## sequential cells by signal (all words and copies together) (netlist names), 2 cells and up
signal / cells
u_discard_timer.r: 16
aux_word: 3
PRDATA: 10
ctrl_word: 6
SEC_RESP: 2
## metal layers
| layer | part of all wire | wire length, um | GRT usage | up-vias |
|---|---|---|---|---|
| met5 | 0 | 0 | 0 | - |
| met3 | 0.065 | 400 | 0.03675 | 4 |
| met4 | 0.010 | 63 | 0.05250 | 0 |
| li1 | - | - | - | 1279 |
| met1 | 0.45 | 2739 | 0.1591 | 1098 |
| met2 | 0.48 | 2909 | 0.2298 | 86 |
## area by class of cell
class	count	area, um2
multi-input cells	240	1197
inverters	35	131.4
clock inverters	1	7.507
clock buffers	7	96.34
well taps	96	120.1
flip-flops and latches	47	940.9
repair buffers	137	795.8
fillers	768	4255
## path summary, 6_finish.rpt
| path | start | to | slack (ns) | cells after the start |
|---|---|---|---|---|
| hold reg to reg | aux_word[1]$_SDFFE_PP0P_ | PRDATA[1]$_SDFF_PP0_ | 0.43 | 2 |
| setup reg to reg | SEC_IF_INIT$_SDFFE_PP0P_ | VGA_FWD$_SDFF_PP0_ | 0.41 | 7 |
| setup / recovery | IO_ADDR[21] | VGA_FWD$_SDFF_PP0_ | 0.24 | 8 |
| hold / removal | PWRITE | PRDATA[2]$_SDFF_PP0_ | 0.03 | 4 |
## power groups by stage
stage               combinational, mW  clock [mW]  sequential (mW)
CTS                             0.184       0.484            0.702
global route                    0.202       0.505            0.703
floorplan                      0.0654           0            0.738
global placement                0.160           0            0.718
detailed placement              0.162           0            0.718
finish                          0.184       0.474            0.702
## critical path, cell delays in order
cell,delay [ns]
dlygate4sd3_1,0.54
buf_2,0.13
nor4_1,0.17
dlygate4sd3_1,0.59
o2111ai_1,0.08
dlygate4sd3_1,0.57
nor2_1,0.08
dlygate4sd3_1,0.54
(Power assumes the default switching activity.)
==> config.mk <==
export PLATFORM = sky130hd
export DESIGN_NAME = tai_top
export DESIGN_NICKNAME = d
export VERILOG_FILES = /design/src/inc/tai_pkg.sv /design/src/design/tai_src_sel.sv /design/src/design/tai_pulse_out.sv /design/src/design/tai_top.sv
export VERILOG_INCLUDE_DIRS = /design/src /design/src/inc
export SDC_FILE = /design/constraint.sdc
export NUM_CORES = 1
export LEC_CHECK = 0
export BUFFER_PORTS_ARGS = -buffer_cell sky130_fd_sc_hd__buf_2
export CAP_MARGIN = 15
export CORE_ASPECT_RATIO = 2
export CORE_MARGIN = 10
export CORE_UTILIZATION = 40
export DETAILED_ROUTE_END_ITERATION = 10
export SLEW_MARGIN = 30
export SYNTH_ARGS = -nofsm -noshare
export SYNTH_HDL_FRONTEND = slang
export SYNTH_SLANG_ARGS = --single-unit
==> constraint.sdc <==
create_clock -name pclk -period 3.8 [get_ports pclk]
set_input_delay 1.14 -clock pclk [delete_from_list [all_inputs] [get_ports pclk]]
set_output_delay 1.14 -clock pclk [all_outputs]
set_load 0.02 [all_outputs]
==> src/inc/tai_params.svh <==
// constants for the interval timer channel: offsets, fields, resets
`ifndef TAI_PARAMS_SVH
`define TAI_PARAMS_SVH

// ==========================================================
// register byte offsets on the apb bus
`define TAI_OFF_CTRL      8'h00
`define TAI_OFF_MODE      8'h04
`define TAI_OFF_RELOAD    8'h08
`define TAI_OFF_COUNT     8'h0C
`define TAI_OFF_SRCSEL0   8'h10
`define TAI_OFF_SRCSEL1   8'h14
`define TAI_OFF_SRCSEL2   8'h18
`define TAI_OFF_INT_STAT  8'h1C
`define TAI_OFF_INT_MASK  8'h20

// ==========================================================
// field positions
`define TAI_CTRL_START_BIT   0
`define TAI_CTRL_PCLKSEL_BIT 1
`define TAI_INT_UF_BIT       0

// ==========================================================
// reset values
`define TAI_RST_CTRL      2'h0
`define TAI_RST_MODE      8'h00
`define TAI_RST_RELOAD    16'hFFFF
`define TAI_RST_SRCSEL    8'h00
`define TAI_RST_INT       1'h0

// ==========================================================
// channel served by this instance and prescaler ratios
`define TAI_CHANNEL       3'h0
`define TAI_SUB_DIV_MAX   5'h1F
`define TAI_DIV8_MASK     6'h07
`define TAI_DIV32_MASK    6'h1F
`define TAI_DIV64_MASK    6'h3F

`endif

==> src/inc/tai_pkg.sv <==
// types shared by the interval timer channel modules
package tai_pkg;

  // ==========================================================
  // gate choices; code 2'h1 is not defined and behaves as none
  typedef enum logic [1:0] {
    TAI_GATE_NONE = 2'h0,
    TAI_GATE_RSVD = 2'h1,
    TAI_GATE_LOW  = 2'h2,
    TAI_GATE_HIGH = 2'h3
  } tai_gate_e;

  // ==========================================================
  // channel mode register layout, msb first
  typedef struct packed {
    logic      legacy_clk_sel_hi;
    logic      legacy_clk_sel_lo;
    logic      pol_invert;
    tai_gate_e gate;
    logic      pulse_en;
    logic [1:0] rsvd;
  } tai_mode_s;

  // ==========================================================
  // one nibble of a source select register
  typedef struct packed {
    logic       src_option;
    logic [2:0] src_code;
  } tai_srcsel_s;

endpackage
File: src/rtl/dpm_pkg.sv
// How it works
// - Sync activity encodes on, standby, suspend and off for the monitor.
// - Horizontal hold bit freezes horizontal sync at misc bit 6 polarity.
// - Vertical hold bit freezes vertical sync at misc bit 7 polarity.
// - Either hold bit powers the palette DAC down, video at blank.
// - Suspend bit gates off video pixel clock and memory clock.
// - In suspend DRAM refresh keeps running and the DAC is powered down.
// - In suspend host gets no display memory or palette access.
// - Access-disable bit blocks host memory and screen refresh, clocks run.
// - Low-power state keeps memory: 3.47 MHz video, 5 refreshes per 4.6 us.
// - In low-power state host gets no display memory or palette access.
// - Writing 04h to memory clock register lowers memory clock to 7.14 MHz.
`default_nettype none

package dpm_pkg;

  // ****************************************************************
  // Bus widths
  // ****************************************************************
  localparam int ADDR_W = 8;
  localparam int DATA_W = 16;
  localparam int ACC_W = 17;

  // ****************************************************************
  // Register offsets (byte addresses)
  // ****************************************************************
  localparam logic [7:0] OFS_POWER_CONTROL = 8'h00;
  localparam logic [7:0] OFS_MISC_OUTPUT = 8'h04;
  localparam logic [7:0] OFS_CLOCKING_MODE = 8'h08;
  localparam logic [7:0] OFS_CLK0_NUMERATOR = 8'h0c;
  localparam logic [7:0] OFS_CLK0_DENOMINATOR = 8'h10;
  localparam logic [7:0] OFS_VRETRACE_END = 8'h14;
  localparam logic [7:0] OFS_HTOTAL = 8'h18;
  localparam logic [7:0] OFS_HDISPLAY_END = 8'h1c;
  localparam logic [7:0] OFS_HSYNC_START = 8'h20;
  localparam logic [7:0] OFS_HSYNC_END = 8'h24;
  localparam logic [7:0] OFS_MEMORY_CLOCK = 8'h28;
  localparam logic [7:0] OFS_STATUS = 8'h2c;

  // ****************************************************************
  // Field positions
  // ****************************************************************
  localparam int PC_HOLD_H = 1;
  localparam int PC_HOLD_V = 2;
  localparam int PC_SUSPEND = 3;
  localparam int PC_ACCESS_OFF = 4;
  localparam logic [7:0] PC_MASK = 8'h1e;
  localparam int MISC_HPOL = 6;
  localparam int MISC_VPOL = 7;
  localparam int MISC_CLKSEL_LO = 2;
  localparam int ST_SUSPEND = 0;
  localparam int ST_LOW_POWER = 1;
  localparam int ST_BLOCKED = 2;
  localparam int ST_DAC_DOWN = 3;
  localparam int ST_LEVEL_LO = 4;
  localparam int ST_SEQ_ERR = 6;
  localparam int ST_MCLK_LOW = 7;

  // ****************************************************************
  // Reset values
  // ****************************************************************
  localparam logic [7:0] RST_BYTE = 8'h00;
  localparam logic [15:0] RST_WORD = 16'h0000;

  // ****************************************************************
  // Low-power programming values recognised by the block
  // ****************************************************************
  localparam logic [7:0] LP_CLOCKING_MODE = 8'h29;
  localparam logic [1:0] LP_CLKSEL = 2'h0;
  localparam logic [15:0] LP_NUMERATOR = 16'h020f;
  localparam logic [7:0] LP_DENOMINATOR = 8'h3f;
  localparam logic [7:0] LP_VRETRACE_END = 8'h40;
  localparam logic [7:0] LP_HTOTAL = 8'h09;
  localparam logic [7:0] LP_HDISPLAY_END = 8'h02;
  localparam logic [7:0] LP_HSYNC_START = 8'h03;
  localparam logic [7:0] LP_HSYNC_END = 8'h02;
  localparam logic [7:0] LP_MEMORY_CLOCK = 8'h04;

  // ****************************************************************
  // Timing: 125 MHz reference, rates in kHz, times in ns
  // ****************************************************************
  localparam int CLK_PERIOD_NS = 8;
  localparam int CLK_KHZ = 125000;
  localparam int VIDEO_LOW_KHZ = 3470;
  localparam int MEMORY_LOW_KHZ = 7140;
  localparam int RATE_MOD = CLK_KHZ / 10;
  localparam logic [ACC_W-1:0] ACC_MOD = ACC_W'(RATE_MOD);
  localparam logic [ACC_W-1:0] STEP_FULL = ACC_W'(RATE_MOD);
  localparam logic [ACC_W-1:0] STEP_VIDEO_LOW = ACC_W'(VIDEO_LOW_KHZ / 10);
  localparam logic [ACC_W-1:0] STEP_MEMORY_LOW = ACC_W'(MEMORY_LOW_KHZ / 10);
  localparam int REFRESH_PERIOD_NS = 4600;
  localparam int REFRESH_PERIOD_CYC = REFRESH_PERIOD_NS / CLK_PERIOD_NS;
  localparam int REFRESH_BURST = 5;
  localparam int RCNT_W = 10;
  localparam logic [RCNT_W-1:0] RCNT_LAST = RCNT_W'(REFRESH_PERIOD_CYC - 1);
  localparam logic [2:0] BURST_LEN = 3'(REFRESH_BURST);

  // ****************************************************************
  // Monitor power levels shown by the syncs
  // ****************************************************************
  typedef enum logic [1:0] {
    DPM_LVL_ON,
    DPM_LVL_STANDBY,
    DPM_LVL_SUSPEND,
    DPM_LVL_OFF
  } dpm_level_type;

endpackage

`default_nettype wire

File: src/rtl/dpm_rate_if.sv
`default_nettype none

// Rate request from the controller and tick back from the generator
interface dpm_rate_if;
  import dpm_pkg::*;
  logic run;
  logic [ACC_W-1:0] step;
  logic tick;
  modport ctrl (output run, output step, input tick);
  modport gen (input run, input step, output tick);
endinterface

`default_nettype wire

File: src/rtl/dpm_rate_gen.sv
`default_nettype none

// Fractional clock enable: tick rate is step over the modulus of the clock
module dpm_rate_gen (
  input wire logic ref_clk,
  input wire logic srst,
  dpm_rate_if.gen rate
);
  import dpm_pkg::*;

  logic [ACC_W-1:0] acc_q;
  logic [ACC_W:0] sum;
  logic tick_q;

  assign sum = {1'b0, acc_q} + {1'b0, rate.step};
  assign rate.tick = tick_q;

  // Accumulate; a stopped generator forgets its phase on purpose
  always_ff @(posedge ref_clk) begin
    if (srst || !rate.run) begin
      acc_q <= '0;
      tick_q <= 1'b0;
    end else if (sum >= {1'b0, ACC_MOD}) begin
      acc_q <= ACC_W'(sum - {1'b0, ACC_MOD});
      tick_q <= 1'b1;
    end else begin
      acc_q <= sum[ACC_W-1:0];
      tick_q <= 1'b0;
    end
  end
endmodule

`default_nettype wire

File: src/rtl/dpm_top.sv
`default_nettype none

module dpm_top (
  input wire logic ref_clk,
  input wire logic srst,
  input wire logic [dpm_pkg::ADDR_W-1:0] reg_addr,
  input wire logic [dpm_pkg::DATA_W-1:0] reg_wdata,
  input wire logic reg_wr,
  input wire logic reg_rd,
  output logic [dpm_pkg::DATA_W-1:0] reg_rdata,
  input wire logic hsync_in,
  input wire logic vsync_in,
  output logic hsync_out,
  output logic vsync_out,
  output logic [1:0] dpms_level,
  output logic dac_power_down,
  output logic video_clk_en,
  output logic mem_clk_en,
  output logic dram_refresh,
  output logic screen_refresh_en,
  input wire logic host_mem_req,
  output logic host_mem_grant,
  input wire logic palette_req,
  output logic palette_grant
);
  import dpm_pkg::*;

  // ****************************************************************
  // Register storage
  // ****************************************************************
  logic [7:0] power_control_reg_q;
  logic [7:0] misc_output_reg_alias_q;
  logic [7:0] clocking_mode_reg_q;
  logic [15:0] clock_zero_numerator_reg_q;
  logic [7:0] clock_zero_denominator_reg_q;
  logic [7:0] vertical_retrace_end_reg_q;
  logic [7:0] horizontal_total_reg_q;
  logic [7:0] horizontal_display_end_reg_q;
  logic [7:0] horizontal_sync_start_reg_q;
  logic [7:0] horizontal_sync_end_reg_q;
  logic [7:0] memory_clock_reg_q;
  logic seq_err_q;
  logic [DATA_W-1:0] rdata_d;

  // ****************************************************************
  // Derived power state
  // ****************************************************************
  logic hold_h;
  logic hold_v;
  logic suspend;
  logic access_off;
  logic low_power;
  logic mclk_low;
  logic blocked;
  logic dac_down;
  dpm_level_type level;
  logic [7:0] status_byte;

  // ****************************************************************
  // Refresh pacing
  // ****************************************************************
  logic [RCNT_W-1:0] rcnt_q;
  logic [2:0] burst_q;

  // ****************************************************************
  // Clock enable generators
  // ****************************************************************
  dpm_rate_if video_rate ();
  dpm_rate_if memory_rate ();

  dpm_rate_gen u_video_rate (
    .ref_clk(ref_clk),
    .srst(srst),
    .rate(video_rate.gen)
  );

  dpm_rate_gen u_memory_rate (
    .ref_clk(ref_clk),
    .srst(srst),
    .rate(memory_rate.gen)
  );

  // Control bits pulled out of the power control register
  assign hold_h = power_control_reg_q[PC_HOLD_H];
  assign hold_v = power_control_reg_q[PC_HOLD_V];
  assign suspend = power_control_reg_q[PC_SUSPEND];
  assign access_off = power_control_reg_q[PC_ACCESS_OFF];

  // Low-power state is recognised from the programmed timing set, so a
  // host that writes any step differently simply stays in full operation
  assign low_power = (clocking_mode_reg_q == LP_CLOCKING_MODE) &&
    (misc_output_reg_alias_q[MISC_CLKSEL_LO +: 2] == LP_CLKSEL) &&
    (clock_zero_numerator_reg_q == LP_NUMERATOR) &&
    (clock_zero_denominator_reg_q == LP_DENOMINATOR) &&
    (vertical_retrace_end_reg_q == LP_VRETRACE_END) &&
    (horizontal_total_reg_q == LP_HTOTAL) &&
    (horizontal_display_end_reg_q == LP_HDISPLAY_END) &&
    (horizontal_sync_start_reg_q == LP_HSYNC_START) &&
    (horizontal_sync_end_reg_q == LP_HSYNC_END);

  // Reduced memory clock is independent of the other low-power steps
  assign mclk_low = (memory_clock_reg_q == LP_MEMORY_CLOCK);

  // Host memory path is closed by any of the three power-saving conditions
  assign blocked = suspend || access_off || low_power;

  // DAC off whenever a sync is frozen or the clocks are stopped
  assign dac_down = hold_h || hold_v || suspend;

  // Monitor level follows which syncs are frozen
  always_comb begin
    unique case ({hold_v, hold_h})
      2'b00: level = DPM_LVL_ON;
      2'b01: level = DPM_LVL_STANDBY;
      2'b10: level = DPM_LVL_SUSPEND;
      2'b11: level = DPM_LVL_OFF;
    endcase
  end

  // Video clock: stopped in suspend, slowed in low-power state
  assign video_rate.run = !suspend;
  assign video_rate.step = low_power ? STEP_VIDEO_LOW : STEP_FULL;

  // Memory clock: stopped in suspend, slowed when programmed low
  assign memory_rate.run = !suspend;
  assign memory_rate.step = mclk_low ? STEP_MEMORY_LOW : STEP_FULL;

  // ****************************************************************
  // Register writes
  // ****************************************************************

  // Power control; only the four documented bits are kept
  always_ff @(posedge ref_clk) begin
    if (srst) begin
      power_control_reg_q <= RST_BYTE;
    end else if (reg_wr && reg_addr == OFS_POWER_CONTROL) begin
      power_control_reg_q <= reg_wdata[7:0] & PC_MASK;
    end
  end

  // Sync polarity and clock select
  always_ff @(posedge ref_clk) begin
    if (srst) begin
      misc_output_reg_alias_q <= RST_BYTE;
    end else if (reg_wr && reg_addr == OFS_MISC_OUTPUT) begin
      misc_output_reg_alias_q <= reg_wdata[7:0];
    end
  end

  // Clock and timing set that defines the low-power state, plus the memory clock
  always_ff @(posedge ref_clk) begin
    if (srst) begin
      clocking_mode_reg_q <= RST_BYTE;
      clock_zero_numerator_reg_q <= RST_WORD;
      clock_zero_denominator_reg_q <= RST_BYTE;
      vertical_retrace_end_reg_q <= RST_BYTE;
      horizontal_total_reg_q <= RST_BYTE;
      horizontal_display_end_reg_q <= RST_BYTE;
      horizontal_sync_start_reg_q <= RST_BYTE;
      horizontal_sync_end_reg_q <= RST_BYTE;
      memory_clock_reg_q <= RST_BYTE;
    end else if (reg_wr) begin
      unique case (reg_addr)
        OFS_CLOCKING_MODE: clocking_mode_reg_q <= reg_wdata[7:0];
        OFS_CLK0_NUMERATOR: clock_zero_numerator_reg_q <= reg_wdata;
        OFS_CLK0_DENOMINATOR: clock_zero_denominator_reg_q <= reg_wdata[7:0];
        OFS_VRETRACE_END: vertical_retrace_end_reg_q <= reg_wdata[7:0];
        OFS_HTOTAL: horizontal_total_reg_q <= reg_wdata[7:0];
        OFS_HDISPLAY_END: horizontal_display_end_reg_q <= reg_wdata[7:0];
        OFS_HSYNC_START: horizontal_sync_start_reg_q <= reg_wdata[7:0];
        OFS_HSYNC_END: horizontal_sync_end_reg_q <= reg_wdata[7:0];
        OFS_MEMORY_CLOCK: memory_clock_reg_q <= reg_wdata[7:0];
        default: ;
      endcase
    end
  end

  // Ordering watchdog: suspend without access-disable is flagged.
  // Hardware set wins over a software write-one clear in the same cycle.
  always_ff @(posedge ref_clk) begin
    if (srst) begin
      seq_err_q <= 1'b0;
    end else if (suspend && !access_off) begin
      seq_err_q <= 1'b1;
    end else if (reg_wr && reg_addr == OFS_STATUS &&
                 reg_wdata[ST_SEQ_ERR]) begin
      seq_err_q <= 1'b0;
    end
  end

  // ****************************************************************
  // Register reads
  // ****************************************************************

  // Status gathers the live power state for software
  always_comb begin
    status_byte = 8'h00;
    status_byte[ST_SUSPEND] = suspend;
    status_byte[ST_LOW_POWER] = low_power;
    status_byte[ST_BLOCKED] = blocked;
    status_byte[ST_DAC_DOWN] = dac_down;
    status_byte[ST_LEVEL_LO +: 2] = level;
    status_byte[ST_SEQ_ERR] = seq_err_q;
    status_byte[ST_MCLK_LOW] = mclk_low;
  end

  // Read mux; unmapped offsets read zero
  always_comb begin
    rdata_d = RST_WORD;
    unique case (reg_addr)
      OFS_POWER_CONTROL: rdata_d = {8'h00, power_control_reg_q};
      OFS_MISC_OUTPUT: rdata_d = {8'h00, misc_output_reg_alias_q};
      OFS_CLOCKING_MODE: rdata_d = {8'h00, clocking_mode_reg_q};
      OFS_CLK0_NUMERATOR: rdata_d = clock_zero_numerator_reg_q;
      OFS_CLK0_DENOMINATOR: rdata_d = {8'h00, clock_zero_denominator_reg_q};
      OFS_VRETRACE_END: rdata_d = {8'h00, vertical_retrace_end_reg_q};
      OFS_HTOTAL: rdata_d = {8'h00, horizontal_total_reg_q};
      OFS_HDISPLAY_END: rdata_d = {8'h00, horizontal_display_end_reg_q};
      OFS_HSYNC_START: rdata_d = {8'h00, horizontal_sync_start_reg_q};
      OFS_HSYNC_END: rdata_d = {8'h00, horizontal_sync_end_reg_q};
      OFS_MEMORY_CLOCK: rdata_d = {8'h00, memory_clock_reg_q};
      OFS_STATUS: rdata_d = {8'h00, status_byte};
      default: rdata_d = RST_WORD;
    endcase
  end

  // Read data stand for exactly the cycle after the strobe
  always_ff @(posedge ref_clk) begin
    if (srst) begin
      reg_rdata <= RST_WORD;
    end else if (reg_rd) begin
      reg_rdata <= rdata_d;
    end else begin
      reg_rdata <= RST_WORD;
    end
  end

  // ****************************************************************
  // Sync outputs toward the monitor
  // ****************************************************************

  // Frozen sync sits at its programmed polarity
  always_ff @(posedge ref_clk) begin
    if (srst) begin
      hsync_out <= 1'b0;
      vsync_out <= 1'b0;
    end else begin
      hsync_out <= hold_h ? misc_output_reg_alias_q[MISC_HPOL] : hsync_in;
      vsync_out <= hold_v ? misc_output_reg_alias_q[MISC_VPOL] : vsync_in;
    end
  end

  // Level and DAC state registered with the syncs so they move together
  always_ff @(posedge ref_clk) begin
    if (srst) begin
      dpms_level <= DPM_LVL_ON;
      dac_power_down <= 1'b0;
    end else begin
      dpms_level <= level;
      dac_power_down <= dac_down;
    end
  end

  // ****************************************************************
  // Clock enables and screen refresh
  // ****************************************************************

  // Enables come straight from the generators, which are held in suspend
  assign video_clk_en = video_rate.tick;
  assign mem_clk_en = memory_rate.tick;

  // Screen refresh stops with access-disable or suspend; oscillators
  // themselves keep running under access-disable alone
  always_ff @(posedge ref_clk) begin
    if (srst) begin
      screen_refresh_en <= 1'b1;
    end else begin
      screen_refresh_en <= !(access_off || suspend);
    end
  end

  // ****************************************************************
  // DRAM refresh: five requests at the start of each 4.6 us window.
  // Runs on the reference clock so it survives suspend; this is the
  // slowest pace that still keeps memory, used in every state.
  // ****************************************************************
  always_ff @(posedge ref_clk) begin
    if (srst) begin
      rcnt_q <= '0;
    end else if (rcnt_q == RCNT_LAST) begin
      rcnt_q <= '0;
    end else begin
      rcnt_q <= rcnt_q + RCNT_W'(1);
    end
  end

  // Burst counter loads at window start and drains one per cycle
  always_ff @(posedge ref_clk) begin
    if (srst) begin
      burst_q <= '0;
    end else if (rcnt_q == RCNT_LAST) begin
      burst_q <= BURST_LEN;
    end else if (burst_q != 3'h0) begin
      burst_q <= burst_q - 3'h1;
    end
  end

  assign dram_refresh = (burst_q != 3'h0);

  // ****************************************************************
  // Host access gates
  // ****************************************************************

  // Grants are combinational; memory requests in suspend, access-disable or low power are refused, palette only in suspend or low power
  assign host_mem_grant = host_mem_req && !blocked;
  assign palette_grant = palette_req && !(suspend || low_power);

endmodule

`default_nettype wire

────────────────────────────────────────

Problem details ▸
For each line above that contains the word "requests", give the line as it is written.

Written answer ▸
  // DRAM refresh: five requests at the start of each 4.6 us window.
  // Grants are combinational; memory requests in suspend, access-disable or low power are refused, palette only in suspend or low power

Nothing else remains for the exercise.